Extracted data entries:
....................

## config.mk

```make
export PLATFORM = sky130hd
export DESIGN_NAME = circuito_gerador_vetores_comparador
export DESIGN_NICKNAME = d
export VERILOG_FILES = /design/src/rtl/circuito_gerador_vetores_comparador.sv
export SDC_FILE = /design/constraint.sdc
export NUM_CORES = 1
export LEC_CHECK = 0
export CAP_MARGIN = 20
export CORE_MARGIN = 1
export CORE_UTILIZATION = 55
export CTS_CLUSTER_DIAMETER = 30
export DETAILED_ROUTE_END_ITERATION = 10
export GPL_ROUTABILITY_DRIVEN = 0
export PLACE_DENSITY = 0.82
export SYNTH_ARGS = -nofsm -noshare
export SYNTH_HDL_FRONTEND = slang
export SYNTH_SLANG_ARGS = --single-unit
```

## constraint.sdc

```tcl
create_clock -name clk -period 4.74 [get_ports clk]
set_input_delay 1.185 -clock clk [delete_from_list [all_inputs] [get_ports clk]]
set_output_delay 1.185 -clock clk [all_outputs]
set_load 0.02 [all_outputs]
```

## src/rtl/circuito_gerador_vetores_comparador.sv

```systemverilog
// circuito_gerador_vetores_comparador
// Stimulus generator and checker for a 6-input equality comparator.
// Sweeps all 64 vectors onto A..F, holds each for SETTLE_CYCLES cycles,
// samples FI for one cycle and compares it against the golden
// equality (A==D)&(B==F)&(C==E). Match and error counts are accumulated.
// pass is reported at the end of the run.
// SETTLE_CYCLES legal range: 1..15.
// Optional feature macro: CIRCUITO_GERADOR_CAPTURA_ERRO_EN
//   When defined, the module adds first_err_valid and first_err_vec.
//   These capture the first vector of a run whose FI sample was wrong.
module circuito_gerador_vetores_comparador #(
    parameter int SETTLE_CYCLES = 1
) (
    input  logic       clk,
    input  logic       reset,
    input  logic       start,
    input  logic       FI,
    output logic       A,
    output logic       B,
    output logic       C,
    output logic       D,
    output logic       E,
    output logic       F,
    output logic       busy,
    output logic       done,
    output logic       pass,
    output logic [6:0] match_count,
    output logic [6:0] error_count
`ifdef CIRCUITO_GERADOR_CAPTURA_ERRO_EN
   ,output logic       first_err_valid,
    output logic [5:0] first_err_vec
`endif
);

    // state     | meaning
    // ST_IDLE   | waiting for start after reset
    // ST_DRIVE  | vector on A..F, settle window counting down
    // ST_SAMPLE | one cycle: FI checked, counters updated
    // ST_DONE   | sweep finished, results held until next start
    typedef enum logic [1:0] {
        ST_IDLE   = 2'd0,
        ST_DRIVE  = 2'd1,
        ST_SAMPLE = 2'd2,
        ST_DONE   = 2'd3
    } state_t;

    localparam logic [3:0] LP_SETTLE = 4'(SETTLE_CYCLES);

    state_t     r_state;
    logic [5:0] r_vec;
    logic [3:0] r_settle;
    logic [6:0] r_match;
    logic [6:0] r_err;
    logic       r_busy;
    logic       r_done;
`ifdef CIRCUITO_GERADOR_CAPTURA_ERRO_EN
    logic       r_first_err_valid;
    logic [5:0] r_first_err_vec;
`endif

    logic w_expected;
    logic w_mismatch;

    // Golden model evaluated on the vector currently driven onto A..F.
    // Vector bits map as A=vec[5], B=vec[4], C=vec[3], D=vec[2], E=vec[1] and F=vec[0].
    assign w_expected = (r_vec[5] == r_vec[2]) & (r_vec[4] == r_vec[0]) & (r_vec[3] == r_vec[1]);
    assign w_mismatch = FI ^ w_expected;

    // Sequencer: sweep vectors, hold each for the settle window, then sample and count.
    always_ff @(posedge clk) begin
        if (reset) begin
            r_state  <= ST_IDLE;
            r_vec    <= 6'd0;
            r_settle <= 4'd0;
            r_match  <= 7'd0;
            r_err    <= 7'd0;
            r_busy   <= 1'b0;
            r_done   <= 1'b0;
`ifdef CIRCUITO_GERADOR_CAPTURA_ERRO_EN
            r_first_err_valid <= 1'b0;
            r_first_err_vec   <= 6'd0;
`endif
        end else begin
            case (r_state)
                ST_IDLE, ST_DONE: begin
                    if (start) begin
                        r_state  <= ST_DRIVE;
                        r_vec    <= 6'd0;
                        r_settle <= LP_SETTLE;
                        r_match  <= 7'd0;
                        r_err    <= 7'd0;
                        r_busy   <= 1'b1;
                        r_done   <= 1'b0;
`ifdef CIRCUITO_GERADOR_CAPTURA_ERRO_EN
                        r_first_err_valid <= 1'b0;
                        r_first_err_vec   <= 6'd0;
`endif
                    end
                end
                ST_DRIVE: begin
                    r_settle <= r_settle - 4'd1;
                    // The window ends after the cycle in which the counter shows 1.
                    // A count of 0 is treated the same way, so a bad parameter cannot hang the sweep.
                    if (r_settle <= 4'd1) begin
                        r_state  <= ST_SAMPLE;
                        r_settle <= 4'd0;
                    end
                end
                ST_SAMPLE: begin
                    r_match <= r_match + {6'd0, FI};
                    r_err   <= r_err + {6'd0, w_mismatch};
`ifdef CIRCUITO_GERADOR_CAPTURA_ERRO_EN
                    if (w_mismatch && !r_first_err_valid) begin
                        r_first_err_valid <= 1'b1;
                        r_first_err_vec   <= r_vec;
                    end
`endif
                    if (r_vec == 6'd63) begin
                        r_state <= ST_DONE;
                        r_busy  <= 1'b0;
                        r_done  <= 1'b1;
                    end else begin
                        r_vec    <= r_vec + 6'd1;
                        r_settle <= LP_SETTLE;
                        r_state  <= ST_DRIVE;
                    end
                end
                default: begin
                    r_state <= ST_IDLE;
                    r_busy  <= 1'b0;
                    r_done  <= 1'b0;
                end
            endcase
        end
    end

    assign {A, B, C, D, E, F} = r_vec;
    assign busy        = r_busy;
    assign done        = r_done;
    assign match_count = r_match;
    assign error_count = r_err;
    // A correct comparator asserts FI for exactly 8 of the 64 vectors.
    assign pass        = r_done & (r_err == 7'd0) & (r_match == 7'd8);
`ifdef CIRCUITO_GERADOR_CAPTURA_ERRO_EN
    assign first_err_valid = r_first_err_valid;
    assign first_err_vec   = r_first_err_vec;
`endif

endmodule

```

After elaboration in Yosys (flattened, before gate mapping). Index checks and enable logic that the tools add are counted. W data, S select, Z words.

Input bits: 4. Output and inout bits: 23. Logic and storage cells: 58. Flip-flop bits (word level): 28.

Reduce and logical (&&, ||, !) cells: 9. Equality and inequality tests: 12. Add/subtract/negate cells: 4. $lt $le $gt $ge: 1. Bitwise operators: 5. Multiplexer cells: 20.

Operator list (count): $pmux W7 S2 (2); $add A7 B1 Y7 (2); $mux W4 (3); $mux W6 (2); $pmux W4 S3 (1); $pmux W6 S2 (1); $ne A2 B2 Y1 const B (4); $eq A7 B4 Y1 const B (1); $logic_not A7 Y1 (1); $mux W7 (1); $add A6 B1 Y6 const B (1); $eq A6 B6 Y1 const B (1); $mux W2 (3); $pmux W2 S3 (1); $reduce_and A2 Y1 (3); $reduce_and A3 Y1 (2); $and A1 B1 Y1 (4); $eq A2 B2 Y1 const B (2); $le A4 B1 Y1 const B (1); $mux W1 (4); $pmux W1 S2 (2); $sub A4 B1 Y4 const B (1); $eq A1 B1 Y1 (3); $eq A2 B1 Y1 const B (1); other kinds (4) (4).

Depth between registers and ports, before layout. Gate-level depths: netlist of the first run.

Depth after elaboration: 6. Depth in mapped cells: 10. Depth with buffers taken out: 9.

Worst setup path after synthesis of the first run. OpenSTA, ideal clock, no wires.

Path type: input port to flip-flop. Start point: input FI. End point: register r_err[6] (netlist: error_count[6]). Setup slack: 2409 ps. Data arrival time: 2214 ps. Buffers on the path: 0. Cell stages on the path: 7. Library setup time: 117 ps. Path through: xnor2_1 > ha_1 > ha_1 > nand2_1 > nor4b_2 > xnor2_1 > nor2_1.

Word-level cells in the longest chain between the ends: 3.

Ends and longest elaborated chain: start, declared (line 17) `input logic FI,`; $xor A1 B1 Y1 (line 67) `assign w_mismatch = FI ^ w_expected;`; $add A7 B1 Y7 (line 111) `r_err <= r_err + {6'd0, w_mismatch};`; $pmux W7 S2 (line 84) `case (r_state)`; end signal, assigned (line 111); end, declared (line 53) `logic [6:0] r_err;`.

No other way between the ends. A chain may end at the register's enable or synchronous reset.

Worst setup path after layout of the first run.
Start point: register r_err[3] (netlist: error_count[3]). End point: output pass.

Word-level cells in the longest chain between the ends: 3.

Ends and longest elaborated chain: $logic_not A7 Y1 (line 143) `assign pass = r_done & (r_err == 7'd0) & (r_match == 7'd8);`; $and A1 B1 Y1 (2 in a row) (line 143); end, declared (line 26) `output logic pass,`.

No other way between the ends.

==> metrics.md, run 1 <==
| Metric | Value |
|---|---|
| Inserted Clock Buffers | `3` |
| Critical path type | `flip-flop to primary output` |
| Commonest cells in the netlist | `dfxtp_1, nor2_1, nand2_1, a21oi_1, ha_1` |
| Min Clock Period, post-route | `3.03 ns` |
| Worst vdd ir | `0.261 mV` |
| Final Setup Violations | `0` |
| Max cap viols | `0` |
| Largest net degree at the start of global routing | `20` |
| Worst slew margin | `53.0%` |
| Hold depth | `2` |
| Drt wl/cell | `14.6 microns` |
| Initial antenna violation count | `0` |
| Total track usage | `24.9%` |
| Layout Skew | `0.00147 ns` |
| Total vias in the final route | `1365` |
| Worst-path fanout max | `6` |
| Sequential share of the synthesized area | `37.4%` |
| EDFF count, synth | `0` |
| Die area | `2940 sq um` |
| Postcts setup bufs | `0` |
| Syn-to-layout area delta | `20.6%` |
| DPL Wire Length | `2410 microns` |
| CTS Buffer Depth | `2` |
| Antenna cells | `0` |
| Seq cells post-synth | `28` |
| Fillers | `207` |
| Grt ovf | `0` |
| Cell variety after synth | `38` |
| Cell area after synthesis | `1500 sq um` |
| Asr flop ratio synth | `0%` |
| Avg Inst Size Synth | `8.76 sq um` |
| Wirelength, routed | `3280 microns` |
| Port Buf Inserts | `26` |
| Startpoint type of the worst setup path | `flip-flop` |
| Hold_buf cts | `0` |
| Row cnt | `18` |
| I/O pin count | `27` |
| Post-layout nets | `210` |
| Die width | `54.2 microns` |
| Count leader, synth | `dfxtp_1` |
| RSZ-0062 raised after global routing | `false` |
| Synth warn | `0` |
| CTS tree | `yes` |
| Outcome | `finished clean` |
| First-pass GRT wire length | `5260 microns` |
| Synth top area share | `37.4%` |
| Antenna viol nets, final | `0` |
| Worst Setup End Kind | `primary output` |
| Skew-Pair Late Insertion Delay | `0.33 ns` |
| Setup ws final | `1.71 ns` |
| Hold Crit Endpoint | `r_settle[1]` |
| Hold WC Path Type | `flip-flop to flip-flop` |
| Power Density | `287 nW/um^2` |
| R2R setup slack | `2.66 ns` |
| Root buf cell | `clkbuf_4` |
| Pre-CTS setup slack | `1.79 ns` |
| Die Ht | `54.2 microns` |
| Post_cts resized | `0` |
| Iteration-0 DRC Markers | `42` |
| Synth Net Count | `185` |
| Final hold violations | `0` |
| Core area | `2520 sq um` |
| # DRC | `0` |
| Layout cell share with drive strength beyond 1 | `6.15%` |
| Worst r2r path cells | `9` |
| DR pass1 iterations | `4` |
| CP arrival | `1.84 ns` |
| Beginning of the worst hold path | `r_settle[1]` |
| Clock-pin slew on the worst setup and hold paths | `0.15 ns` |
| Fin crit share | `63.9%` |
| Fmax | `330 MHz` |
| Synth top area cells | `dfxtp_1, ha_1, nor2_1` |
| Slew Limit Fails | `0` |
| Synth area leader | `dfxtp_1` |
| Worst r2r src | `r_vec[5]` |
| Worst EP required | `3.56 ns` |
| Number of global-route vias before repair | `1195` |
| Setup_tns | `0 ns` |
| H-tree depth | `1` |
| CTS Sinks | `28` |
| Top_reg_cell synth | `dfxtp_1` |
| Worst Tran Pin Value | `0.692 ns` |
| Initial Util | `59.4%` |
| Reg2Reg Capture Point | `error_count[6]` |
| Routed vias/inst | `6.07` |
| P_leak | `0.605 nW` |
| Gate count of the mapped netlist | `171` |
logic make-up after synthesis:
family	count (synthesis)	share of synthesized area [%]
buffers and inverters	13	3.51
XOR/XNOR	14	8.19
adder cells (fa/ha/maj)	10	8.35
AND/OR/NAND/NOR	67	24.8
flip-flops	28	37.4
AO/OA/AOI/OAI	36	15.4
multiplexers	3	2.34
per-layer routing:
| metal | track usage [%] | vias up | part of all wire, % |
|---|---|---|---|
| met1 | 32.6 | 657 | 47 |
| met2 | 40.7 | 41 | 48 |
| li1 | - | 661 | - |
| met3 | 2.82 | 6 | 3.8 |
| met4 | 10.7 | 0 | 1.2 |
| met5 | 0 | - | 0 |
layout by cell type (no fill, tap or decap), drive strengths merged, types with 3 or more instances in the layout:
| cell type | netlist | routed |
|---|---|---|
| xnor2 | 8 | 8 |
| a211oi | 5 | 5 |
| clkdlybuf4s50 | 0 | 26 |
| xor2 | 6 | 6 |
| a22oi | 5 | 5 |
| or3 | 3 | 3 |
| nor2 | 20 | 20 |
| ha | 10 | 10 |
| o21ai | 9 | 9 |
| nand4 | 5 | 5 |
| nor4b | 5 | 5 |
| inv | 7 | 7 |
| nand2b | 3 | 3 |
| clkbuf | 3 | 4 |
| nor4 | 3 | 3 |
| dfxtp | 28 | 28 |
| a21oi | 10 | 10 |
| nand2 | 16 | 16 |
| nand3 | 3 | 3 |
stage by stage:
step                instances  util, %  cell area [sq um]  hold WS (ns)  power (W)
finish                    225     71.6               1810         0.483   0.000518
global route              225     71.6               1810         0.529   0.000546
global placement          221     70.1               1770         0.452   0.000395
floorplan                 171        -               1500         0.441   0.000367
detailed placement        221     70.1               1770         0.470   0.000402
CTS                       225     71.6               1810         0.489   0.000520
worst max-delay path, cell delays in order, from the launching register on:
cell	delay [ns]
dfxtp_1	0.40
nor4_1	0.30
and4_1	0.22
clkdlybuf4s50_1	0.60
state kept, by name, summed over array words and instances (netlist names):
signal	flops
r_settle	4
r_vec	6
done	1
busy	1
match_count	7
error_count	7
r_state	2
cell type report:
cell class | count | area (sq um) | share of cell area, %
clock buffers | 4 | 36.3 | 2.01
inverters | 7 | 26.3 | 1.46
multi-input cells | 130 | 885 | 49.0
flip-flops and latches | 28 | 561 | 31.0
well taps | 30 | 37.5 | 2.08
repair buffers | 26 | 260 | 14.4
power breakdown:
part / leakage, nW / switching (W) / internal [W]
Combinational: 0.358 / 0.0000888 / 0.0000525
Clock: 0.0210 / 0.0000717 / 0.0000470
Sequential: 0.227 / 0.0000108 / 0.000247
worst max-delay path by stage:
stage	endpoint	slack [ns]	start	cells after the start
CTS	pass	1.70	error_count[3]	3
finish	pass	1.71	error_count[3]	3
global placement	error_count[6]	1.87	FI	8
detailed placement	error_count[6]	1.79	FI	8
floorplan	error_count[6]	2.41	FI	7
global route	pass	1.60	error_count[3]	3
Note: power is estimated with default switching activity, not from simulation.
==> run 2: changes to the inputs <==
CORE_UTILIZATION = 51   (was 55)
PLACE_DENSITY = 0.77   (was 0.82)
clock period = 2.83 ns   (was 4.74 ns; I/O delays follow)
==> run 2 against run 1 <==
- final area rose by 0.90%
- critical endpoint unchanged
- die area increased by 7.5%
- final cell count is 1.3% higher
- via count shrank 3.7%
- register-to-register slack worse by 1.9 ns
- sequential share of layout area fell by 0.28 points
- setup slack got worse by 1.4 ns
- clock power rose by 61%
- critical path depth did not move
==> metrics.md, run 2 (synthesis gave the netlist of run 1 again) <==
| Metric | Value |
|---|---|
| Critical path type | `flip-flop to primary output` |
| Post_cts resized | `0 (unchanged)` |
| Worst Path Buf+Inv | `1 (unchanged)` |
| Row cnt | `19 (+1)` |
| Port Buf Inserts | `26 (unchanged)` |
| I/O pin count | `27 (unchanged)` |
| R2R setup slack | `0.81 ns (-1.85 ns)` |
| Pre-CTS setup slack | `0.378 ns (-1.42 ns)` |
| Syn-to-layout area delta | `21.6%` |
| Cell family with most CP delay | `buffers and inverters` |
| Commonest cells after routing, fill and taps aside | `dfxtp_1, clkdlybuf4s50_1, nor2_1` |
| Hold depth | `2 (unchanged)` |
| Die Ht | `56.2 microns (+3.7%)` |
| Post-layout nets | `212 (+0.95%)` |
| P_sw | `0.000278 W (+62%)` |
| RSZ-0062 raised after global routing | `false` |
| Core area | `2760 sq um (+9.3%)` |
| CTS Sinks | `28 (unchanged)` |
| Levels on crit path | `3 (unchanged)` |
| First-pass GRT wire length | `5270 microns (+0.13%)` |
| Total track usage | `20.3% (-4.5 points)` |
| Inserted Clock Buffers | `3 (unchanged)` |
| # DRC | `0 (unchanged)` |
| Antenna viol nets, final | `0 (unchanged)` |
| Worst Setup End Kind | `primary output` |
| CTS tree | `yes` |
| Hold WC Path Type | `flip-flop to flip-flop` |
| Internal power component | `0.000587 W (+69%)` |
| Final hold violations | `0 (unchanged)` |
| Fin crit share | `88.8%` |
| Clock-pin slew on the worst setup and hold paths | `0.15 ns (about the same)` |
| Drt wl/cell | `13.1 microns (-9.8%)` |
| Power share of the combinational group | `27.9% (+0.6 points)` |
| DPL Wire Length | `2280 microns (-5.4%)` |
| Switching part of the total power | `32.2% (-0.92 points)` |
| Initial Util | `54.3% (-5.1 points)` |
| Layout Skew | `0.00312 ns (+0.00166 ns)` |
| Wirelength, routed | `3000 microns (-8.6%)` |
| DR pass1 iterations | `4 (unchanged)` |
| Grt ovf | `0 (unchanged)` |
| Skew-Pair Late Insertion Delay | `0.31 ns (-0.02 ns)` |
| Power Density | `475 nW/um^2 (+65%)` |
| Outcome | `finished clean` |
| Total vias in the final route | `1314 (-3.7%)` |
| Die area | `3160 sq um (+7.5%)` |
| Min Clock Period, post-route | `2.51 ns` |
| CTS Buffer Depth | `2 (unchanged)` |
| Die width | `56.2 microns (+3.7%)` |
| Worst slew margin | `56.4% (+3.5 points)` |
| Worst r2r path cells | `9 (unchanged)` |
| P_leak | `0.615 nW (+1.6%)` |
| Worst EP required | `2.12 ns (-1.44 ns)` |
| Initial antenna violation count | `0 (unchanged)` |
| CP arrival | `1.81 ns (-0.03 ns)` |
| Layout cell share with drive strength beyond 1 | `7.11% (+0.95 points)` |
| Final Setup Violations | `0 (unchanged)` |
| Hold_buf cts | `0 (unchanged)` |
| Setup_tns | `0 ns (unchanged)` |
| Routed vias/inst | `5.76 (-5.0%)` |
| Iteration-0 DRC Markers | `40 (-4.8%)` |
| Fmax | `398 MHz` |
| Number of global-route vias before repair | `1206 (+0.92%)` |
| CP Cell Sequence | `nor4_1 -> and4_1 -> clkdlybuf4s50_1` |
| Largest net degree at the start of global routing | `16 (-20%)` |
| Max incr delay on CP | `0.60 ns (about the same)` |
| Setup ws final | `0.317 ns (-1.40 ns)` |
| Max cap viols | `0 (unchanged)` |
| H-tree depth | `1 (unchanged)` |
| CP max-delay cell | `clkdlybuf4s50_1` |
| Worst-path fanout max | `6 (unchanged)` |
| Commonest non-fill, non-tap cell in the layout | `dfxtp_1` |
| Startpoint type of the worst setup path | `flip-flop` |
| Slew Limit Fails | `0 (unchanged)` |
| Clock power share | `22.1% (-0.8 points)` |
| Worst vdd ir | `0.468 mV (+79%)` |
| Root buf cell | `clkbuf_4` |
| Antenna cells | `0 (unchanged)` |
| Worst Tran Pin Value | `0.648 ns (-0.0440 ns)` |
| Postcts setup bufs | `0 (unchanged)` |
| Sequential Power Share | `50.0% (+0.2 points)` |
[run 2: cell count changes in the layout (fill, tap and decap cells not counted)]
cell,before,now
buf_4,0,2
[run 2: per-stage QoR]
| step | utilization, % | hold slack (ns) | instances | total power, W | instance area, sq um |
|---|---|---|---|---|---|
| final | 66.1 | 0.474 | 228 | 0.000865 | 1820 |
| after global routing | 66.1 | 0.495 | 228 | 0.000915 | 1820 |
| after CTS | 66.1 | 0.475 | 228 | 0.000870 | 1820 |
| after detailed placement | 64.7 | 0.455 | 224 | 0.000682 | 1790 |
| after global placement | 64.7 | 0.453 | 224 | 0.000669 | 1790 |
| after floorplan | - | 0.441 | 171 | 0.000615 | 1500 |
[run 2: power groups by stage]
stage	logic [W]	registers [W]	clock network (W)
floorplan	0.000172	0.000442	0
global placement	0.000231	0.000438	0
detailed placement	0.000241	0.000440	0
CTS	0.000242	0.000432	0.000196
global route	0.000269	0.000436	0.000210
finish	0.000241	0.000432	0.000191
[run 2: final timing paths]
kind | to | startpoint
worst max-delay path | pass | error_count[3]
worst min-delay path | r_settle[1] | r_settle[1]
worst max register to register | error_count[6] | r_vec[5]
worst min register to register | r_settle[1] | r_settle[1]
[run 2: layout make-up]
class	instances	area, sq um
Sequential cell	28	561
Timing Repair Buffer	28	275
Clock buffer	4	36.3
Inverter	7	26.3
Multi-Input combinational cell	130	885
Fill cell	232	936
Tap cell	31	38.8
[run 2: worst min-delay path, stage by stage (launching register included)]
cell and delay, ns:
dfxtp_1 0.35, nand2_1 0.05, a21oi_1 0.05
[run 2: per-layer routing]
layer  vias to the layer above  share of wire, %  wire length [microns]  track usage [%]
li1                        671                 -                      -                -
met1                       618                49                   1480             26.9
met2                        23                46                   1390             33.7
met3                         2               3.6                    108             3.72
met4                         0              0.70                     21             6.27
met5                         -                 0                      0                0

....................

● **WHAT YOU ARE ASKED TO DO**
Count up every line above that has the word "Inserts" in it; answer with the number alone.

● **WRITTEN SOLUTION**
2